In year two, we expanded the corn silage experiment to include double the number of replicates as described above in the methods section. After analyzing the forage data from Dairy One in both years using an ANOVA, we determined that there is a significant difference between the untreated check and the warm season legumes in both years. Based on the energy table provided by Dairy One, the TDN (total digestible nutrients) were not significantly differentiated by treatment, however, in year '23 the warm season legumes had 10+ more Mcal/lb when compared to the untreated check. Interestingly enough in all years, NEL (net energy for lactation), NEM (net energy for maintenance), and NEG (net energy for gain) were significantly influence by treatment, suggesting that warm season legumes intercropped with corn silage would be a positive addition to a healthy diet for cattle at all life stages, as fed and as DM (dry matter). Similarly, horse DE (digestible energy) was significantly differentiated by treatment, with a significant p-value of (0.0068-'22 and 0.0459-'23) and an anecdotal .25 difference between untreated check and warm season legumes in '23. We were unable to test the corn silage due to harvesting methodology for any differences.
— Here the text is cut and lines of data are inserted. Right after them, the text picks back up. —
Context: an optimization exercise on an open-source flow, tuned for small area. The choices shown serve that exercise and are no tape-out recipe. Function was checked by simulation only, so behaviour that the tests miss may differ from the original. Power and IR drop assume default switching activity.

[design/flow/flow/run.sh]
#!/bin/bash
# Standard ORFS layout (the standard.sh, standard synthesis unchanged) with:
#  - port buffers of the smallest buffer cell instead of the default pick,
#  - clock tree synthesis without dummy loads and with a chosen buffer list,
# make's full output goes to make.log here; ORFS keeps each step's log under orfs/logs/.
set -euo pipefail
CTS_BUFS="${CTS_BUFS:-sky130_fd_sc_hd__clkbuf_16}"
CTS_SIZE="${CTS_SIZE:-25}"
CTS_DIAM="${CTS_DIAM:-100}"
bash standard.sh \
  "BUFFER_PORTS_ARGS=-buffer_cell sky130_fd_sc_hd__buf_1" \
  "CTS_ARGS=-sink_clustering_enable -repair_clock_nets -dont_use_dummy_load -buf_list {$CTS_BUFS} -sink_clustering_size $CTS_SIZE -sink_clustering_max_diameter $CTS_DIAM" \
  finish > make.log 2>&1
[design/flow/standard.sh]
#!/bin/bash
# synth_recipe.tcl (not shown) runs the flow's synth.tcl, then flattens the netlist and writes it again
# the make line also repeats each setting of config.mk as NAME=value (left out here)
make -C /OpenROAD-flow-scripts/flow DESIGN_CONFIG=/design/flow/config.mk WORK_HOME=/design/flow/orfs CLKGATE_MAP_FILE= SYNTH_SCRIPT=/design/flow/synth_recipe.tcl "${@:-finish}"
[design/flow/config.mk]
export PLATFORM = sky130hd
export DESIGN_NAME = wb_regfile_stage
export DESIGN_NICKNAME = wb_regfile_stage
export VERILOG_FILES = /design/flow/design.v
export SDC_FILE = /design/flow/constraint.sdc
export NUM_CORES = 4
export LEC_CHECK = 0
export CAP_MARGIN = 10
export CORE_MARGIN = 2
export CORE_UTILIZATION = 60
export SLEW_MARGIN = 10
export SYNTH_HIERARCHICAL = 1
[design/flow/constraint.sdc]
create_clock -name core_clock -period 7.0 [get_ports {clk}]
set_input_delay 1.4000 -clock core_clock [delete_from_list [all_inputs] [get_ports {clk}]]
set_output_delay 1.4000 -clock core_clock [all_outputs]
set_load 0.01 [all_outputs]
From an optimization exercise on the open Yosys and OpenROAD flow, aimed at small area and few clock cycles per item; shortcuts taken in it are not production practice.
Only simulation tests tie the RTL to the original design; equivalence was not proved.
No activity file was given, so power comes from the tool's default toggle rates.

Setup of build 26:
// stack_with_remove_by_value_unit
module stack_with_remove_by_value_unit #(
    parameter int unsigned DEPTH = stkrm_pkg::DEPTH_DEFAULT
) (
    input  logic                              aclk,
    input  logic                              aresetn,
    input  logic                              s_tvalid,
    output logic                              s_tready,
    input  logic [stkrm_pkg::S_TDATA_W-1:0]   s_tdata,
    output logic                              m_tvalid,
    input  logic                              m_tready,
    output logic [stkrm_pkg::M_TDATA_W-1:0]   m_tdata
);
Size: roughly 280 flip-flops, roughly 46 I/O pins, ~13000 um2 of cells after synthesis.
export LEC_CHECK = 0
export CAP_MARGIN = 5
export CORE_MARGIN = 2
export CORE_UTILIZATION = 30
export CTS_CLUSTER_DIAMETER = 100
export CTS_CLUSTER_SIZE = 24
export GPL_TIMING_DRIVEN = 0
export SETUP_SLACK_MARGIN = -0.06
export SLEW_MARGIN = 5
export SYNTH_HIERARCHICAL = 1
export SYNTH_MINIMUM_KEEP_SIZE = 0
create_clock -name core_clock -period 3.2 [get_ports {aclk}]
standard.sh (not shown) runs the stock make flow with config.mk's settings and CLKGATE_MAP_FILE= SYNTH_SCRIPT=/design/flow/synth_recipe.tcl, a recipe that flattens the netlist after the stock synthesis.
==> flow/flow/run.sh <==
#!/bin/bash
# Own flow: the standard layout (standard.sh, unchanged synthesis and
# steps), except that the port buffers are plain buf_2 cells instead of the
# delay buffers buffer_ports picks by default. Every port still gets a buffer.
set -euo pipefail
export BUFFER_PORTS_ARGS="-buffer_cell sky130_fd_sc_hd__buf_2"
bash standard.sh finish > standard_flow.log 2>&1
Testbench counts of build 26, summed over its fixed seeds: cycles 16,008, items 16,000.
Inputs modified between build 26 and build 11:
- a deleted SETUP_SLACK_MARGIN that had been -0.06
- a change of CAP_MARGIN from 5 to 0
- a change of SLEW_MARGIN from 5 to 0
--- outcome ---
Build 11 against build 26: switching fraction of total power held, worst hold slack after final layout went up 0.0054 ns.
| total routed wirelength | build 11 vs build 26 | ≈ equal |
diff inputs: build 11 => build 85
- a deleted CTS_CLUSTER_DIAMETER that had been 100
- a change of SLEW_MARGIN from 0 to 20
- a change of CAP_MARGIN from 0 to 20
- a deleted CTS_CLUSTER_SIZE that had been 24
==> flow/run.sh (new file) <==
#!/bin/bash
# synth_recipe.tcl (not shown) runs the flow's synth.tcl, then flattens the netlist and writes it again
# the make line also repeats each setting of config.mk as NAME=value (left out here)
make -C /OpenROAD-flow-scripts/flow DESIGN_CONFIG=/design/flow/config.mk WORK_HOME=/design/flow/orfs CLKGATE_MAP_FILE= SYNTH_SCRIPT=/design/flow/synth_recipe.tcl finish
removed: flow/flow/run.sh
removed: flow/standard.sh
--- outcome ---
The higher number of fill cells came out of build 11. Total stage count of the critical path on build 85 is down relative to build 11. Row post-layout minimum cycle time: build 85 lower / build 11 higher. Compared with build 11, build 85 shows a total routed wirelength that is about 2.2% higher. The count of cells resized by post-cts repair reported for build 85 is greater than that of build 11 by 29. Build 85 vs build 11, class of the worst hold path: flip-flop to flip-flop vs input port to flip-flop. Comparing the two runs side by side, build 85 comes out behind build 11 on clock distribution power.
In summary, warm season legumes were unsuccessful when tested for hay production, this may require additional drill seeding or other methods to be productive, but is currently not viable in the NE. As for intercropping into corn silage and utilizing the resulting biomass as fed or DM, it was successful and results in a nutritionally beneficial addition to cattle or horse diet. Adoption of intercropping into wide-row corn silage could be a sustainable addition to corn silage production with a nutrient dense feed at the end of the season while still allowing for corn silage production and storage for winter months. We were able to address both objectives, with hay production unsuccessful and with corn silage intercropping successful and a viable addition to NE farmers operations.
Education & Outreach Activities and Participation Summary
Participation Summary:
For outreach, I took part in UVM extension field day at Borderview Farm in 2022 and 2023 to share more information of intercropping corn silage and my preliminary results from the years. I also intend to publish a blog post on the UVM Legume Integration website. This publication will hopefully encourage growers to adopt warm season legumes to their rotational practices and inspire further research in cultivar improvement and overall system optimization.
Project Outcomes
We have discovered that utilizing a warm season legume intercropping in corn silage produces a grazing product suitable for cattle and horse maintenance, lactation, and gain when compared to the untreated check. Demonstrating that intercropping in corn silage could be a viable option for more sustainable production that can increase carbon sequestration and soil nitrogen.
Hay production in Vermont may not be viable if using warm season legumes only. There is space to investigate its success drill seeded into established hay fields. This project has blossomed into a participatory plant breeding project for mung bean in the North East and Mid-Atlantic regions. Mung bean for vegetable potential instead of as a forage crop has potential and much interest for farmers. A mung bean blog post will be posted on the UVM Legume website in spring 2026. This project has influenced me to explore other underutilized orphan crops and piqued my interest in seedling resiliency traits, which is addressed in the first chapter of my dissertation. Mung bean will continue to be researched as a vegetable crop in the North East, breeding genotypes more suited to the temperate climate.